> _Your objective_:
In the material below, find each line that contains the word "slack" and copy it.

> _Exercise material_:
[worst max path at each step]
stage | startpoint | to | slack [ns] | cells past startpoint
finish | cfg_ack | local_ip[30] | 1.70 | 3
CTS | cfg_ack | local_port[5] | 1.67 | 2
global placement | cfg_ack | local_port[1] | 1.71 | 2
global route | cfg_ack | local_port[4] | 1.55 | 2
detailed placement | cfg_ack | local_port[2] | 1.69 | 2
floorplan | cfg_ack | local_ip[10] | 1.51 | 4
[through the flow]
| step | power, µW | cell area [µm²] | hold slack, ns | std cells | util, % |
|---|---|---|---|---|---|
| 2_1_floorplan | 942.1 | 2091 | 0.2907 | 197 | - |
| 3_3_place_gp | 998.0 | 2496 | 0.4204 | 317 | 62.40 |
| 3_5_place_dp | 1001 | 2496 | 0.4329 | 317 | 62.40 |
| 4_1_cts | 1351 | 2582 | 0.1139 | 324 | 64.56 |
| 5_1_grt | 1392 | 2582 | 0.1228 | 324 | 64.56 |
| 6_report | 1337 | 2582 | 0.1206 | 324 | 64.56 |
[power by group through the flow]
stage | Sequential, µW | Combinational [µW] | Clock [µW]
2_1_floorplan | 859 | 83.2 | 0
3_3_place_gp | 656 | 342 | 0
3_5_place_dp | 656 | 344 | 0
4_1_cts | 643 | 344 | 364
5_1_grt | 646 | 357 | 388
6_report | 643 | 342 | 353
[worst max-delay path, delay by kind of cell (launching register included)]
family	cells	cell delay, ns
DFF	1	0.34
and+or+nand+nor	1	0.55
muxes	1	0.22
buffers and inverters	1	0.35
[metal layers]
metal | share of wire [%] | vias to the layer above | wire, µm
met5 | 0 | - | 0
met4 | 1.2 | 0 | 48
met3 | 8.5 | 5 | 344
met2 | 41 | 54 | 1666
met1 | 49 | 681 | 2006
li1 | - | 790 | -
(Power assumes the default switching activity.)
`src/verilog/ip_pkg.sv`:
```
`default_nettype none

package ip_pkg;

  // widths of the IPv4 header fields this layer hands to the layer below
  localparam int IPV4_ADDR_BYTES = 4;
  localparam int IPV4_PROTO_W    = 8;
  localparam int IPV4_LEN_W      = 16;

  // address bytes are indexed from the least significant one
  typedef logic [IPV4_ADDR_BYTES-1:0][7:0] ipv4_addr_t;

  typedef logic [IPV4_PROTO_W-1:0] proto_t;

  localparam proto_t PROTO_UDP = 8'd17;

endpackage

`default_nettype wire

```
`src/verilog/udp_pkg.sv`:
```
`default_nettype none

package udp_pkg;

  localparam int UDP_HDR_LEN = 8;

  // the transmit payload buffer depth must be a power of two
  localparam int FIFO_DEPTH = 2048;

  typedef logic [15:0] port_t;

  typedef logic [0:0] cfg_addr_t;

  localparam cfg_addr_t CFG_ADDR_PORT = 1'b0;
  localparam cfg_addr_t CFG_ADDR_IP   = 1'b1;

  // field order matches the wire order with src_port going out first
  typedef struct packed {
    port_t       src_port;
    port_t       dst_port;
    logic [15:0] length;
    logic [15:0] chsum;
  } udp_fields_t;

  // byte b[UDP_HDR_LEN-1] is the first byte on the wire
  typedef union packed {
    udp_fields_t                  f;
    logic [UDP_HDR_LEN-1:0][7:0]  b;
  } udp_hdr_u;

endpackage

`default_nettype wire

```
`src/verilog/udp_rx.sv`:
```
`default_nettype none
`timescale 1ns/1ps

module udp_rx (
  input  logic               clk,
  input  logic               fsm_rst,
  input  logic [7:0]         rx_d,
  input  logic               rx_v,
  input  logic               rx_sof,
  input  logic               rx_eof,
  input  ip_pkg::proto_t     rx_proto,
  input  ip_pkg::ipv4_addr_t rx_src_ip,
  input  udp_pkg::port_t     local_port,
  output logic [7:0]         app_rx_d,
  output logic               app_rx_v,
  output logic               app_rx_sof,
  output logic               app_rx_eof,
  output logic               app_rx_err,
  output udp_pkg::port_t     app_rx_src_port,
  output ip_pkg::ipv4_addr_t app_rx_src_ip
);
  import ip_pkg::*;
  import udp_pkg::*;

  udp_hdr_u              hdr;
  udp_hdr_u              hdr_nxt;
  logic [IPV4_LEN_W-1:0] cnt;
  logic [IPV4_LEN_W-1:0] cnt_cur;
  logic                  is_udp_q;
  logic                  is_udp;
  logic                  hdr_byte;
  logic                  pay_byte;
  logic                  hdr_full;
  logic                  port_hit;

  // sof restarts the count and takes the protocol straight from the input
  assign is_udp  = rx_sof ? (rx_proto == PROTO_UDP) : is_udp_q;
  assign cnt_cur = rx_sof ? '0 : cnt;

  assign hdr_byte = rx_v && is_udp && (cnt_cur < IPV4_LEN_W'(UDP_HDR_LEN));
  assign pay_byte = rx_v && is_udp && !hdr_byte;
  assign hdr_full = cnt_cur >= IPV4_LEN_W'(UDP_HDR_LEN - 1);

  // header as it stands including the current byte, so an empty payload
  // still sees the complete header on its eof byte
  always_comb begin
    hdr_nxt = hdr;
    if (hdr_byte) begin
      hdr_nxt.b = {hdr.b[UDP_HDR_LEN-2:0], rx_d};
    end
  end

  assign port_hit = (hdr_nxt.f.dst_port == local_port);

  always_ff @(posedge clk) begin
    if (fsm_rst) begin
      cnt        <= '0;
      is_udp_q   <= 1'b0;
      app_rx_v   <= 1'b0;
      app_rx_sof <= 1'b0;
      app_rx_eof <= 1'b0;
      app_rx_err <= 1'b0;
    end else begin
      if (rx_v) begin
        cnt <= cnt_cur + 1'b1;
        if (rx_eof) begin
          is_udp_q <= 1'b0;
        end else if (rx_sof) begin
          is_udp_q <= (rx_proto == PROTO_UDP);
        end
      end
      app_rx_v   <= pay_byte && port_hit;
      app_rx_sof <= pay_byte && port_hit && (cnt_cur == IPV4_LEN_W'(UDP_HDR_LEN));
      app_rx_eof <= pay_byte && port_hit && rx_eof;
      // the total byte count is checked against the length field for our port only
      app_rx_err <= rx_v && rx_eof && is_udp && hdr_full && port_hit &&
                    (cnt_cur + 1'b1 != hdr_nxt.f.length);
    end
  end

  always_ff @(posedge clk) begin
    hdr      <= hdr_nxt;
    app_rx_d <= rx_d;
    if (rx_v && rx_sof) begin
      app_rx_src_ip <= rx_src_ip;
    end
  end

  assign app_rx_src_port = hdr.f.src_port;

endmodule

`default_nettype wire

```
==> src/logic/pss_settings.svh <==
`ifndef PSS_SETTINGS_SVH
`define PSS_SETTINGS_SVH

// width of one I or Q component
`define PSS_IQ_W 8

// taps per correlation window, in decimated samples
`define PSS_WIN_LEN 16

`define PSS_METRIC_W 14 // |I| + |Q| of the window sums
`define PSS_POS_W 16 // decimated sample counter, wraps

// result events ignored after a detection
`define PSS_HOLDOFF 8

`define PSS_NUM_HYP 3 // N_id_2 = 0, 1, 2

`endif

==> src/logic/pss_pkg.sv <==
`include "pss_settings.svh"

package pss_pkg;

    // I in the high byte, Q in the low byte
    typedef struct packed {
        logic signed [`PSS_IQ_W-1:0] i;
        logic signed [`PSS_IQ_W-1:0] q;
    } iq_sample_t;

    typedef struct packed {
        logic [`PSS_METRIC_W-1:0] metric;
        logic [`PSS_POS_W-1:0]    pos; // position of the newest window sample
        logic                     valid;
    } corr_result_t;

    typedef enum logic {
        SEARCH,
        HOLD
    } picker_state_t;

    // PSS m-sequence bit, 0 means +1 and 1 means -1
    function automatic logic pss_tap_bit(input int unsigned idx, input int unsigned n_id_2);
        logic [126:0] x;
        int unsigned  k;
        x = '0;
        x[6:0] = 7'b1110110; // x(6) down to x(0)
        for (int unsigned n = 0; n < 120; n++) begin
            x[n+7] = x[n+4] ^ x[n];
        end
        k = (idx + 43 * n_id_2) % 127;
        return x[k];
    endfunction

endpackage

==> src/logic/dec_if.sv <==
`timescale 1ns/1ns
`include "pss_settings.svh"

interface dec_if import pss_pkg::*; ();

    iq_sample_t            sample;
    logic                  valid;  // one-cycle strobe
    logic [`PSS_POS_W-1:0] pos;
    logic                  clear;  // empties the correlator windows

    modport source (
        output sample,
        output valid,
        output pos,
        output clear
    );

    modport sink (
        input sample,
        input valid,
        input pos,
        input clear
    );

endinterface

> _Response box_:
stage | startpoint | to | slack [ns] | cells past startpoint
| step | power, µW | cell area [µm²] | hold slack, ns | std cells | util, % |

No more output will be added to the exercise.